Que n’avez-vous rangé cette rouge églantine
Quand elle était encore une naissante rose.
Que n’avez-vous rangé la colère latine
Quand elle était encore une naissante cause.

Que n’avez-vous rangé le sceptre dérisoire
Quand il était encore un fragile roseau.
Que n’avez vous rangé la couronne illusoire
Quand elle était encore un fragile réseau.

Que n’avez-vous rangé pour la première fois
Quand il était encore un fragile arbrisseau
L’arbre au double destin, l’arbitre au double sceau,
L’arbre de la science et l’arbre de la croix.

Que n’avez-vous rangé dans un âge absolu
Quand il était encore un arbre jouvenceau,
L’arbre au double destin, l’arbitre au double sceau,
L’arbre de la potence et l’arbre du salut.

Que n’avez-vous rangé dans un ordre absolu
Avant qu’il fût entré sous la seconde loi,
L’arbre au double destin, l’arbitre de la foi,
L’arbre de la créance et l’arbre du salut.

Que n’avez-vous lavé, diligente laveuse,
Mon front ensanglanté devant qu’il fût sanglant.
Que n’avez-vous alors, ô grande lessiveuse.
Lavé ma pâle face et mon auguste flanc.

Que n’avez-vous alors, ô femme de lessive.
Lavé ma barbe rousse et mes cheveux sanglants.
Que n’avez-vous alors, maternelle et pensive,
Soutenu ma faiblesse et mes pas chancelants.

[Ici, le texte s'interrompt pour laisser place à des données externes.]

==> 11-04 <==
==> flow/design.v (excerpt) <==
module my_chip (
    input logic [11:0] io_in,  
    output logic [11:0] io_out,  
    input logic clock,
    input logic reset  
);
    logic [7:0] data_in;
    logic enter, sw;
    logic rst;
    logic [1:0] operation;
    logic [4:0] data_out;
    logic finish, error;
    logic [3:0] index;
    Synchronizer sync1(.async(io_in[0]), .clock(clock), .sync(data_in[0]));
    Synchronizer sync2(.async(io_in[1]), .clock(clock), .sync(data_in[1]));
    Synchronizer sync3(.async(io_in[2]), .clock(clock), .sync(data_in[2]));
    Synchronizer sync4(.async(io_in[3]), .clock(clock), .sync(data_in[3]));
    Synchronizer sync5(.async(io_in[4]), .clock(clock), .sync(data_in[4]));
    Synchronizer sync6(.async(io_in[5]), .clock(clock), .sync(data_in[5]));
    Synchronizer sync7(.async(io_in[6]), .clock(clock), .sync(data_in[6]));
    Synchronizer sync8(.async(io_in[7]), .clock(clock), .sync(data_in[7]));
    Synchronizer sync9(.async(io_in[8]), .clock(clock), .sync(enter));
  ...
Settings: LEC_CHECK=0, ABC_AREA=1, CAP_MARGIN=40, CORE_ASPECT_RATIO=1.41, CORE_MARGIN=2, CORE_UTILIZATION=72, CTS_CLUSTER_DIAMETER=84, CTS_CLUSTER_SIZE=10, PLACE_DENSITY=0.42, SETUP_SLACK_MARGIN=1.36, SLEW_MARGIN=20; clock period 4.57 ns.
run.sh (not shown) runs the stock make flow with config.mk's settings and CLKGATE_MAP_FILE=.
==> 08-20: changes against 11-04 <==
==> flow/config.mk (replaced) <==
export PLATFORM = sky130hd
export DESIGN_NAME = my_chip
export DESIGN_NICKNAME = my_chip
export VERILOG_FILES = /design/flow/design.v
export SDC_FILE = /design/flow/constraint.sdc
export NUM_CORES = 4
export LEC_CHECK = 0
export CAP_MARGIN = 20
export CORE_MARGIN = 2
export CORE_UTILIZATION = 72
export CTS_CLUSTER_DIAMETER = 51
export CTS_CLUSTER_SIZE = 58
export PLACE_DENSITY = 0.67
export SLEW_MARGIN = 20
==> flow/constraint.sdc (replaced) <==
create_clock -name core_clock -period 9.03 [get_ports {clock}]
set_input_delay 1.8060 -clock core_clock [delete_from_list [all_inputs] [get_ports {clock}]]
set_output_delay 1.8060 -clock core_clock [all_outputs]
set_load 0.01 [all_outputs]
==> results_slide.txt <==
Physical Implementation Snapshot

Worst setup path
  – CP bufs+invs: 2

Logic synthesis
  – Largest cells by area after synthesis: dfxtp_1 (40%), nand2_1 (13%), a21oi_1 (9.3%), ha_1 (6.4%), fa_1 (5.2%)
  – Post-synthesis cell count: 3,131

Global route
  – Largest net degree at the start of global routing: 205

Run status
  – Outcome: no timing/DRC/antenna violations
(the above is from 08-20)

Que n’avez-vous alors, aïeule au chef branlant,
Quand j’étais plein d’injure et couvert d’avanie,
Que n’avez-vous alors, aïeule au chef tremblant,
Essuyé cette ordure et cette ignominie.

Que n’avez-vous alors, ô femme de journée,
Préparé la maison pour la dernière fête.
Que n’avez-vous alors, ô laveuse acharnée,
Lavé mes cheveux roux et ma barbe défaite.

Que n’avez-vous alors, aïeule et châtelaine.
Balayé le château pour mon dernier repas,
Et balayé les fleurs pour mon dernier trépas,
Et balayé la mort pour ma dernière Cène.

Que n’avez-vous aussi balayé les soldats,
Et l’injustice assise au cœur du tribunal.
Et le treizième apôtre et le baiser vénal,
Et le consentement aux lèvres de Judas.

Que n’avez-vous alors, ô femme de ménage,
Essuyé le péché devant qu’il fût commis.
Que n’avez-vous enfin dans votre voisinage
Accueilli le sauveur avant qu’il fût promis.

Que n’avez-vous alors, ô mon âme, ô ma mère.
Essuyé les deux pleurs jaillis des mêmes yeux.
Que n’avez-vous alors, ô cent fois centenaire,
Recueilli le seul cri poussé vers d’autres cieux.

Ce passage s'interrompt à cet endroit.